3- When trying to to multiply with the transpose of B as a way of optimizing code, the program crashes and the GPU seems to halt for a bit.
int i, j, k, n = 4096;
float A[n][n], B[n][n], RES[n][n];
#pragma acc kernels create(A,B) copyout(RES)
{
for (i = 0; i < n; ++i)
for (j = 0; j < n; ++j) {
A[i][j] = i+j;
//Transpose B
B[j][i] = j-i;}
#pragma acc loop gang, vector(8)
for (i = 0; i < n; ++i){
#pragma acc loop gang, vector(64)
for (j = 0; j < n; ++j){
for (k = 0; k < n; ++k)
//Flip indices of B
RES[i][j] += A[i][k] * B[j][k];
}
}
}
4- What other methods of optimizations could I take advantage of ?
Here’s the output of the compilation:
6, Generating present_or_create(B[0:][0:])
Generating present_or_create(A[0:][0:])
Generating present_or_copyout(RES[0:][0:])

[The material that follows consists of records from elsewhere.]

`src/source/conv_agu_pkg.sv`:
```
package conv_agu_pkg;

    // Widths that carry a meaning
    typedef logic [11:0] addr_t;    // Feature-map word address, wraps at 4096
    typedef logic [7:0]  cnt_t;     // Loop counts and loop limits
    typedef logic [3:0]  part_t;    // Part index
    typedef logic [3:0]  ker_t;     // Kernel size and kernel row/column
    typedef logic [1:0]  stride_t;  // Convolution stride

    // FIFO word, MSB first
    // {first_part, last_part, ker_col[3:0], input_col[11:0], base_addr[11:0]}
    typedef logic [29:0] entry_t;

    typedef enum logic [1:0] {
        KER_IDLE,       // Wait for a settled kernel-row address
        KER_COL_EN,     // One kernel column per cycle
        KER_ROW_INC     // Bubble between kernel rows
    } ker_state_e;

    localparam int PE_COLS    = 7;  // PE columns covered by one part
    localparam int PIPE_DEPTH = 3;  // Loop strobe to settled kernel-row address

    localparam int FIFO_DEPTH = 16;
    localparam int FIFO_AW    = $clog2(FIFO_DEPTH);
    localparam int FIFO_AFULL = FIFO_DEPTH - 2;  // Leaves room for the write in flight

    typedef logic [FIFO_AW-1:0] fifo_ptr_t;
    typedef logic [FIFO_AW:0]   fifo_cnt_t;

endpackage

```
`src/source/conv_agu_cfg.sv`:
```
module conv_agu_cfg (
    input  logic                    i_clk,
    input  logic                    i_rst_n,
    input  logic                    i_start_req,
    input  conv_agu_pkg::addr_t     i_start_addr,
    input  conv_agu_pkg::cnt_t      i_in_piece_num,
    input  conv_agu_pkg::cnt_t      i_out_piece_num,
    input  conv_agu_pkg::cnt_t      i_out_y_len,
    input  conv_agu_pkg::cnt_t      i_part_num,
    input  conv_agu_pkg::cnt_t      i_in_x_len,
    input  conv_agu_pkg::stride_t   i_stride,
    input  conv_agu_pkg::ker_t      i_kernel,
    input  logic                    i_job_done,
    input  logic                    i_fifo_empty,
    output logic                    o_start_ack,
    output logic                    o_start,
    output conv_agu_pkg::cnt_t      o_in_piece_num,
    output conv_agu_pkg::cnt_t      o_out_piece_num,
    output conv_agu_pkg::cnt_t      o_out_y_len,
    output conv_agu_pkg::cnt_t      o_part_num,
    output conv_agu_pkg::cnt_t      o_in_x_len,
    output conv_agu_pkg::ker_t      o_kernel,
    output conv_agu_pkg::addr_t     o_start_addr,
    output conv_agu_pkg::addr_t     o_one_line_size,
    output conv_agu_pkg::addr_t     o_stride_line_size,
    output conv_agu_pkg::addr_t     o_part_stride
);

    typedef enum logic [1:0] {
        ST_IDLE,    // Waiting for req
        ST_BUSY,    // Job running
        ST_ACK      // Ack high until req drops
    } cfg_state_e;

    cfg_state_e          state;
    logic                capture;
    conv_agu_pkg::addr_t line_prod;     // One input line modulo 4096

    assign capture     = (state == ST_IDLE) && i_start_req;
    assign line_prod   = i_in_x_len * i_in_piece_num;
    assign o_start_ack = (state == ST_ACK);

    // ------------------------------------------------------------------------
    // Four-phase job handshake
    // ------------------------------------------------------------------------
    always_ff @(posedge i_clk or negedge i_rst_n) begin
        if (!i_rst_n) begin
            state   <= ST_IDLE;
            o_start <= 1'b0;
        end else begin
            o_start <= capture;     // One-cycle strobe after capture
            case (state)
                ST_IDLE: if (i_start_req) state <= ST_BUSY;
                // Done flag is stale while start is still high
                ST_BUSY: if (!o_start && i_job_done && i_fifo_empty) state <= ST_ACK;
                ST_ACK:  if (!i_start_req) state <= ST_IDLE;
                default: state <= ST_IDLE;
            endcase
        end
    end

    // Job parameters and derived sizes taken once per job
    always_ff @(posedge i_clk) begin
        if (capture) begin
            o_start_addr       <= i_start_addr;
            o_in_piece_num     <= i_in_piece_num;
            o_out_piece_num    <= i_out_piece_num;
            o_out_y_len        <= i_out_y_len;
            o_part_num         <= i_part_num;
            o_in_x_len         <= i_in_x_len;
            o_kernel           <= i_kernel;
            o_one_line_size    <= line_prod;
            o_stride_line_size <= line_prod * conv_agu_pkg::addr_t'(i_stride);
            o_part_stride      <= conv_agu_pkg::addr_t'(conv_agu_pkg::PE_COLS)
                                  * conv_agu_pkg::addr_t'(i_stride);
        end
    end

endmodule

```
`src/source/conv_agu_loop_ctrl.sv`:
```
module conv_agu_loop_ctrl (
    input  logic                i_clk,
    input  logic                i_rst_n,
    input  logic                i_start,
    input  conv_agu_pkg::cnt_t  i_in_piece_num,
    input  conv_agu_pkg::cnt_t  i_out_piece_num,
    input  conv_agu_pkg::cnt_t  i_out_y_len,
    input  conv_agu_pkg::cnt_t  i_part_num,
    input  conv_agu_pkg::ker_t  i_kernel,
    input  logic                i_addr_ready,
    input  logic                i_fifo_afull,
    output logic                o_piece_step,
    output logic                o_part_step,
    output logic                o_part_wrap,
    output logic                o_row_step,
    output logic                o_ker_row_step,
    output logic                o_issue,
    output conv_agu_pkg::ker_t  o_ker_col,
    output logic                o_first_part,
    output logic                o_last_part,
    output logic                o_job_done
);

    conv_agu_pkg::ker_state_e state;

    conv_agu_pkg::cnt_t  row_cnt;       // Output row
    conv_agu_pkg::cnt_t  opiece_cnt;    // Output piece
    conv_agu_pkg::part_t part_cnt;      // Column part
    conv_agu_pkg::cnt_t  ipiece_cnt;    // Input piece
    conv_agu_pkg::ker_t  krow_cnt;      // Kernel row
    conv_agu_pkg::ker_t  kcol_cnt;      // Kernel column

    logic row_end;
    logic opiece_end;
    logic part_end;
    logic ipiece_end;
    logic krow_end;
    logic kcol_end;
    logic col_en;
    logic col_wrap;
    logic job_end;
    logic busy;         // Set by start, cleared on the final issue
    logic done_pend;    // Final issue seen, its FIFO write still in flight

    // Last value of each loop
    assign row_end    = (row_cnt + 8'd1) == i_out_y_len;
    assign opiece_end = (opiece_cnt + 8'd1) == i_out_piece_num;
    assign part_end   = (conv_agu_pkg::cnt_t'(part_cnt) + 8'd1) == i_part_num;
    assign ipiece_end = (ipiece_cnt + 8'd1) == i_in_piece_num;
    assign krow_end   = (krow_cnt + 4'd1) == i_kernel;
    assign kcol_end   = (kcol_cnt + 4'd1) == i_kernel;

    // ------------------------------------------------------------------------
    // Issue and loop strobes, each outer loop steps on the inner wrap
    // ------------------------------------------------------------------------
    assign col_en         = (state == conv_agu_pkg::KER_COL_EN) && !i_fifo_afull;
    assign col_wrap       = col_en && kcol_end;
    assign o_piece_step   = col_wrap && krow_end;   // Last column of the piece
    assign o_ker_row_step = col_wrap && !krow_end;
    assign o_part_step    = o_piece_step && ipiece_end;
    assign o_part_wrap    = o_part_step && part_end;
    assign o_row_step     = o_part_wrap && opiece_end;
    assign job_end        = o_row_step && row_end;

    assign o_issue      = col_en;
    assign o_ker_col    = kcol_cnt;
    assign o_first_part = (part_cnt == '0);
    assign o_last_part  = part_end;

    always_ff @(posedge i_clk or negedge i_rst_n) begin
        if (!i_rst_n) begin
            row_cnt    <= '0;
            opiece_cnt <= '0;
            part_cnt   <= '0;
            ipiece_cnt <= '0;
            krow_cnt   <= '0;
            kcol_cnt   <= '0;
        end else if (i_start) begin
            row_cnt    <= '0;
            opiece_cnt <= '0;
            part_cnt   <= '0;
            ipiece_cnt <= '0;
            krow_cnt   <= '0;
            kcol_cnt   <= '0;
        end else begin   // All hold while the FIFO is almost full
            if (col_en)       kcol_cnt   <= kcol_end ? '0 : kcol_cnt + 4'd1;
            if (col_wrap)     krow_cnt   <= krow_end ? '0 : krow_cnt + 4'd1;
            if (o_piece_step) ipiece_cnt <= ipiece_end ? '0 : ipiece_cnt + 8'd1;
            if (o_part_step)  part_cnt   <= part_end ? '0 : part_cnt + 4'd1;
            if (o_part_wrap)  opiece_cnt <= opiece_end ? '0 : opiece_cnt + 8'd1;
            if (o_row_step)   row_cnt    <= row_end ? '0 : row_cnt + 8'd1;
        end
    end

    // Done trails the final issue so its entry is in the FIFO first
    always_ff @(posedge i_clk or negedge i_rst_n) begin
        if (!i_rst_n) begin
            busy       <= 1'b0;
            done_pend  <= 1'b0;
            o_job_done <= 1'b0;
        end else begin
            done_pend <= job_end;
            if (i_start) begin
                busy       <= 1'b1;
                o_job_done <= 1'b0;
            end else begin
                if (job_end)   busy       <= 1'b0;
                if (done_pend) o_job_done <= 1'b1;
            end
        end
    end

    // Kernel FSM
    always_ff @(posedge i_clk or negedge i_rst_n) begin
        if (!i_rst_n) begin
            state <= conv_agu_pkg::KER_IDLE;
        end else begin
            case (state)
                conv_agu_pkg::KER_IDLE:
                    if (i_addr_ready && busy) state <= conv_agu_pkg::KER_COL_EN;
                conv_agu_pkg::KER_COL_EN:
                    if (col_wrap) state <= conv_agu_pkg::KER_ROW_INC;
                conv_agu_pkg::KER_ROW_INC:   // Row counter already wrapped after the last row
                    state <= (krow_cnt == '0) ? conv_agu_pkg::KER_IDLE
                                              : conv_agu_pkg::KER_COL_EN;
                default:
                    state <= conv_agu_pkg::KER_IDLE;
            endcase
        end
    end

endmodule

```
`src/source/conv_agu_addr_pipe.sv`:
```
module conv_agu_addr_pipe (
    input  logic                  i_clk,
    input  logic                  i_rst_n,
    input  logic                  i_start,
    input  logic                  i_piece_step,
    input  logic                  i_part_step,
    input  logic                  i_part_wrap,
    input  logic                  i_row_step,
    input  logic                  i_ker_row_step,
    input  logic                  i_issue,
    input  conv_agu_pkg::ker_t    i_ker_col,
    input  logic                  i_first_part,
    input  logic                  i_last_part,
    input  conv_agu_pkg::addr_t   i_start_addr,
    input  conv_agu_pkg::cnt_t    i_in_x_len,
    input  conv_agu_pkg::addr_t   i_one_line_size,
    input  conv_agu_pkg::addr_t   i_stride_line_size,
    input  conv_agu_pkg::addr_t   i_part_stride,
    output logic                  o_addr_ready,
    output logic                  o_wr_en,
    output conv_agu_pkg::entry_t  o_wr_data
);

    // Strobe delay lines, bit n feeds stage n+1
    logic [conv_agu_pkg::PIPE_DEPTH-1:0] start_d;
    logic [conv_agu_pkg::PIPE_DEPTH-1:0] piece_d;
    logic [1:0]                          row_d;
    logic [1:0]                          part_d;
    logic                                wrap_d;

    conv_agu_pkg::addr_t line_addr;     // start + r * stride_line_size
    conv_agu_pkg::addr_t part_off;      // p * part_stride
    conv_agu_pkg::addr_t piece_addr;    // line + part + q * in_x_len
    conv_agu_pkg::addr_t krow_addr;     // piece + kr * one_line_size

    conv_agu_pkg::addr_t e_base;
    conv_agu_pkg::addr_t e_col;
    conv_agu_pkg::ker_t  e_kcol;
    logic                e_first;
    logic                e_last;

    always_ff @(posedge i_clk or negedge i_rst_n) begin
        if (!i_rst_n) begin
            start_d <= '0;
            piece_d <= '0;
            row_d   <= '0;
            part_d  <= '0;
            wrap_d  <= 1'b0;
            o_wr_en <= 1'b0;
        end else begin
            start_d <= {start_d[conv_agu_pkg::PIPE_DEPTH-2:0], i_start};
            piece_d <= {piece_d[conv_agu_pkg::PIPE_DEPTH-2:0], i_piece_step};
            row_d   <= {row_d[0], i_row_step};
            part_d  <= {part_d[0], i_part_step};
            wrap_d  <= i_part_wrap;
            o_wr_en <= i_issue;     // Write one cycle after issue
        end
    end

    // Kernel-row address is settled at the edge that ends this cycle
    assign o_addr_ready = start_d[conv_agu_pkg::PIPE_DEPTH-1]
                        | piece_d[conv_agu_pkg::PIPE_DEPTH-1];

    // ------------------------------------------------------------------------
    // Address stages
    // ------------------------------------------------------------------------
    always_ff @(posedge i_clk) begin
        // Stage 1
        if (start_d[0])    line_addr <= i_start_addr;
        else if (row_d[0]) line_addr <= line_addr + i_stride_line_size;

        if (start_d[0] || wrap_d) part_off <= '0;
        else if (part_d[0])       part_off <= part_off + i_part_stride;

        // Stage 2, a new row or part restarts from input piece 0
        if (start_d[1] || row_d[1] || part_d[1])
            piece_addr <= line_addr + part_off;
        else if (piece_d[1])
            piece_addr <= piece_addr + conv_agu_pkg::addr_t'(i_in_x_len);

        // Stage 3
        if (start_d[2] || piece_d[2]) krow_addr <= piece_addr;
        else if (i_ker_row_step)      krow_addr <= krow_addr + i_one_line_size;
    end

    // Entry register
    always_ff @(posedge i_clk) begin
        if (i_issue) begin
            e_base  <= krow_addr + conv_agu_pkg::addr_t'(i_ker_col);
            e_col   <= part_off + conv_agu_pkg::addr_t'(i_ker_col);
            e_kcol  <= i_ker_col;
            e_first <= i_first_part;
            e_last  <= i_last_part;
        end
    end

    assign o_wr_data = {e_first, e_last, e_kcol, e_col, e_base};

endmodule

```
`src/source/conv_agu_fifo.sv`:
```
module conv_agu_fifo (
    input  logic                  i_clk,
    input  logic                  i_rst_n,
    input  logic                  i_wr_en,
    input  conv_agu_pkg::entry_t  i_wr_data,
    input  logic                  i_rd_en,
    output conv_agu_pkg::entry_t  o_rd_data,
    output logic                  o_empty,
    output logic                  o_afull
);

    conv_agu_pkg::entry_t    mem [conv_agu_pkg::FIFO_DEPTH];
    conv_agu_pkg::fifo_ptr_t wr_ptr;
    conv_agu_pkg::fifo_ptr_t rd_ptr;
    conv_agu_pkg::fifo_cnt_t count;
    logic                    rd_ok;

    assign rd_ok     = i_rd_en && !o_empty;     // Read on empty is ignored
    assign o_empty   = (count == '0);
    assign o_afull   = (count >= conv_agu_pkg::fifo_cnt_t'(conv_agu_pkg::FIFO_AFULL));
    assign o_rd_data = mem[rd_ptr];             // Show-ahead head entry

    always_ff @(posedge i_clk) begin
        if (i_wr_en) mem[wr_ptr] <= i_wr_data;
    end

    // Pointers wrap on their own, depth is a power of two
    always_ff @(posedge i_clk or negedge i_rst_n) begin
        if (!i_rst_n) begin
            wr_ptr <= '0;
            rd_ptr <= '0;
            count  <= '0;
        end else begin
            if (i_wr_en) wr_ptr <= wr_ptr + conv_agu_pkg::fifo_ptr_t'(1);
            if (rd_ok)   rd_ptr <= rd_ptr + conv_agu_pkg::fifo_ptr_t'(1);
            case ({i_wr_en, rd_ok})
                2'b10:   count <= count + conv_agu_pkg::fifo_cnt_t'(1);
                2'b01:   count <= count - conv_agu_pkg::fifo_cnt_t'(1);
                default: count <= count;   // Both or neither
            endcase
        end
    end

endmodule

```
`src/source/conv_agu_top.sv`:
```
module conv_agu_top (
    input  logic                    i_clk,
    input  logic                    i_rst_n,
    input  logic                    i_start_req,
    input  conv_agu_pkg::addr_t     i_start_addr,
    input  conv_agu_pkg::cnt_t      i_in_piece_num,
    input  conv_agu_pkg::cnt_t      i_out_piece_num,
    input  conv_agu_pkg::cnt_t      i_out_y_len,
    input  conv_agu_pkg::cnt_t      i_part_num,
    input  conv_agu_pkg::cnt_t      i_in_x_len,
    input  conv_agu_pkg::stride_t   i_stride,
    input  conv_agu_pkg::ker_t      i_kernel,
    output logic                    o_start_ack,
    input  logic                    i_rd_en,
    output logic                    o_valid,
    output conv_agu_pkg::addr_t     o_base_addr,
    output conv_agu_pkg::addr_t     o_input_col,
    output conv_agu_pkg::ker_t      o_ker_col,
    output logic                    o_first_part,
    output logic                    o_last_part
);

    // Job configuration
    logic                start;
    conv_agu_pkg::cnt_t  in_piece_num;
    conv_agu_pkg::cnt_t  out_piece_num;
    conv_agu_pkg::cnt_t  out_y_len;
    conv_agu_pkg::cnt_t  part_num;
    conv_agu_pkg::cnt_t  in_x_len;
    conv_agu_pkg::ker_t  kernel;
    conv_agu_pkg::addr_t start_addr;
    conv_agu_pkg::addr_t one_line_size;
    conv_agu_pkg::addr_t stride_line_size;
    conv_agu_pkg::addr_t part_stride;

    // Loop strobes and issue
    logic               piece_step;
    logic               part_step;
    logic               part_wrap;
    logic               row_step;
    logic               ker_row_step;
    logic               issue;
    conv_agu_pkg::ker_t ker_col;
    logic               first_part;
    logic               last_part;
    logic               job_done;
    logic               addr_ready;

    // FIFO
    logic                 wr_en;
    conv_agu_pkg::entry_t wr_data;
    conv_agu_pkg::entry_t head;
    logic                 fifo_empty;
    logic                 fifo_afull;

    conv_agu_cfg u_cfg (
        .i_clk              (i_clk),
        .i_rst_n            (i_rst_n),
        .i_start_req        (i_start_req),
        .i_start_addr       (i_start_addr),
        .i_in_piece_num     (i_in_piece_num),
        .i_out_piece_num    (i_out_piece_num),
        .i_out_y_len        (i_out_y_len),
        .i_part_num         (i_part_num),
        .i_in_x_len         (i_in_x_len),
        .i_stride           (i_stride),
        .i_kernel           (i_kernel),
        .i_job_done         (job_done),
        .i_fifo_empty       (fifo_empty),
        .o_start_ack        (o_start_ack),
        .o_start            (start),
        .o_in_piece_num     (in_piece_num),
        .o_out_piece_num    (out_piece_num),
        .o_out_y_len        (out_y_len),
        .o_part_num         (part_num),
        .o_in_x_len         (in_x_len),
        .o_kernel           (kernel),
        .o_start_addr       (start_addr),
        .o_one_line_size    (one_line_size),
        .o_stride_line_size (stride_line_size),
        .o_part_stride      (part_stride)
    );

    conv_agu_loop_ctrl u_loop_ctrl (
        .i_clk           (i_clk),
        .i_rst_n         (i_rst_n),
        .i_start         (start),
        .i_in_piece_num  (in_piece_num),
        .i_out_piece_num (out_piece_num),
        .i_out_y_len     (out_y_len),
        .i_part_num      (part_num),
        .i_kernel        (kernel),
        .i_addr_ready    (addr_ready),
        .i_fifo_afull    (fifo_afull),
        .o_piece_step    (piece_step),
        .o_part_step     (part_step),
        .o_part_wrap     (part_wrap),
        .o_row_step      (row_step),
        .o_ker_row_step  (ker_row_step),
        .o_issue         (issue),
        .o_ker_col       (ker_col),
        .o_first_part    (first_part),
        .o_last_part     (last_part),
        .o_job_done      (job_done)
    );

    conv_agu_addr_pipe u_addr_pipe (
        .i_clk              (i_clk),
        .i_rst_n            (i_rst_n),
        .i_start            (start),
        .i_piece_step       (piece_step),
        .i_part_step        (part_step),
        .i_part_wrap        (part_wrap),
        .i_row_step         (row_step),
        .i_ker_row_step     (ker_row_step),
        .i_issue            (issue),
        .i_ker_col          (ker_col),
        .i_first_part       (first_part),
        .i_last_part        (last_part),
        .i_start_addr       (start_addr),
        .i_in_x_len         (in_x_len),
        .i_one_line_size    (one_line_size),
        .i_stride_line_size (stride_line_size),
        .i_part_stride      (part_stride),
        .o_addr_ready       (addr_ready),
        .o_wr_en            (wr_en),
        .o_wr_data          (wr_data)
    );

    conv_agu_fifo u_fifo (
        .i_clk     (i_clk),
        .i_rst_n   (i_rst_n),
        .i_wr_en   (wr_en),
        .i_wr_data (wr_data),
        .i_rd_en   (i_rd_en),
        .o_rd_data (head),
        .o_empty   (fifo_empty),
        .o_afull   (fifo_afull)
    );

    // Head entry fields
    assign o_valid      = !fifo_empty;
    assign o_first_part = head[29];
    assign o_last_part  = head[28];
    assign o_ker_col    = head[27:24];
    assign o_input_col  = head[23:12];
    assign o_base_addr  = head[11:0];

endmodule

```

Generating compute capability 1.0 binary
Generating compute capability 2.0 binary
8, Loop is parallelizable
9, Loop is parallelizable
Accelerator kernel generated
8, #pragma acc loop gang, vector(4) /* blockIdx.y threadIdx.y */
9, #pragma acc loop gang, vector(64) /* blockIdx.x threadIdx.x */
CC 1.0 : 16 registers; 64 shared, 8 constant, 0 local memory bytes
CC 2.0 : 22 registers; 0 shared, 80 constant, 0 local memory bytes
14, Loop is parallelizable
16, Loop is parallelizable
17, Complex loop carried dependence of 'RES' prevents parallelization
Loop carried dependence of 'RES' prevents parallelization
Loop carried backward dependence of 'RES' prevents vectorization
Inner sequential loop scheduled on accelerator
Accelerator kernel generated
14, #pragma acc loop gang, vector(8) /* blockIdx.y threadIdx.y */
16, #pragma acc loop gang, vector(64) /* blockIdx.x threadIdx.x */
17, CC 1.0 : 16 registers; 92 shared, 12 constant, 4 local memory bytes
CC 2.0 : 34 registers; 0 shared, 108 constant, 0 local memory bytes
and after running:
6: region entered 1 time
time(us): total=353,907 init=248,353 region=105,554
kernels=101,665 data=3,183
w/o init: total=105,554 max=105,554 min=105,554 avg=105,554
9: kernel launched 1 times
grid: [16x256] block: [64x4]
time(us): total=421 max=421 min=421 avg=421
17: kernel launched 1 times
grid: [16x128] block: [64x8]
time(us): total=101,244 max=101,244 min=101,244 avg=101,244
I’m using a Quadro FX 4800 GPU. Looking forward to your answers. Thank you.